In an ideal world, companies surveyed said they would like their ISP to have the ability to handle high volume attacks, have greater visibility of customers’ networks and to maintain bandwidth during an assault. All of this would take little or no human intervention, according to respondents.
“This also represents an important capacity issue for ISPs,” continued Larson. “Rather than using up spare bandwidth by re-routing malicious traffic to a scrubbing centre, ISPs need to learn to ‘sweat their assets’ by making their existing pipes work more effectively. This can be done by engaging an in-line DDoS mitigation tool which detects malicious traffic at the network edge, and stops it in its tracks.”
Real time prevention
The theory here is that by filtering traffic at the source, rather than re-routing it, ISPs are proactively blocking negative traffic, don’t need to be alerted to a DDoS assault, and don’t have to undertake the expense of re-routing it to a scrubbing centre or impose the inconvenience of blocking all traffic.

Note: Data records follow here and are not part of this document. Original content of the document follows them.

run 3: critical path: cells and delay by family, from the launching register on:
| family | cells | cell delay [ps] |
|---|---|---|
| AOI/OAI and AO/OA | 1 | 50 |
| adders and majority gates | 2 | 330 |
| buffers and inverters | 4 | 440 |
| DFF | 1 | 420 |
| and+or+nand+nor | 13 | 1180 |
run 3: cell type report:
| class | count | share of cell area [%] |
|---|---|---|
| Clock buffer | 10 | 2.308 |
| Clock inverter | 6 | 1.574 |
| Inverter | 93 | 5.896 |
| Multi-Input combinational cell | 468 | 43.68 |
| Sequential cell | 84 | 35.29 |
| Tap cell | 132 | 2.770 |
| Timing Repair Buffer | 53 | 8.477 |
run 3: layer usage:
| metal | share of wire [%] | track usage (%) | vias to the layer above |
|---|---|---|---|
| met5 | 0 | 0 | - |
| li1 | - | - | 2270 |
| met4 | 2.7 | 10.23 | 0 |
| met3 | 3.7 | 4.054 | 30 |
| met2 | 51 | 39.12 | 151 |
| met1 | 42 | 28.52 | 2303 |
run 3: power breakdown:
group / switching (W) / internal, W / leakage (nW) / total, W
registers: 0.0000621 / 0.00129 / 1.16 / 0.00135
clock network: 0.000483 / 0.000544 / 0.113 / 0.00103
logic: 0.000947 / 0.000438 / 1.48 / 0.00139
<file path="config.mk">
export PLATFORM = sky130hd
export DESIGN_NAME = wb_regfile
export DESIGN_NICKNAME = d
export VERILOG_FILES = /design/src/rtl/wb_regfile.sv
export SDC_FILE = /design/constraint.sdc
export NUM_CORES = 2
export LEC_CHECK = 0
export ABC_AREA = 1
export CAP_MARGIN = 20
export CORE_ASPECT_RATIO = 1.25
export CORE_MARGIN = 4
export CORE_UTILIZATION = 50
export CTS_BUF_LIST = sky130_fd_sc_hd__clkbuf_8
export DETAILED_ROUTE_END_ITERATION = 10
export PLACE_DENSITY = 0.68
export SYNTH_ARGS = -nofsm -noshare
export SYNTH_HDL_FRONTEND = slang
export SYNTH_SLANG_ARGS = --single-unit
</file>
<file path="constraint.sdc">
create_clock -name clk -period 61.2 [get_ports clk]
set_clock_uncertainty 0.15 [all_clocks]
set_input_delay 12.24 -clock clk [delete_from_list [all_inputs] [get_ports clk]]
set_output_delay 12.24 -clock clk [all_outputs]
set_load 0.01 [all_outputs]
</file>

However despite all this, 80 percent of ISPs said they believed advanced DDoS protection was a business opportunity and half viewed DDoS-related defences as more important than other types of security for customers. The main issues appears to be cost, with half of providers unconvinced customers would be willing to pay, although 37 percent claimed their subscribers just weren’t interested.
“Telecoms providers are missing a trick here, by selling on cost not quality,” added Larson. “They have a golden opportunity to create valuable new revenue streams by providing a cleaner, more reliable pipe for their customers by adopting an always-on, in-line DDoS mitigation system.
“The industry is placing ever-higher premium on keeping data secure and their networks free from malicious actors, so ISPs can either use this as an opportunity to modernise their services and generate new channels for revenue – or risk a slow shrinking of their customer base.”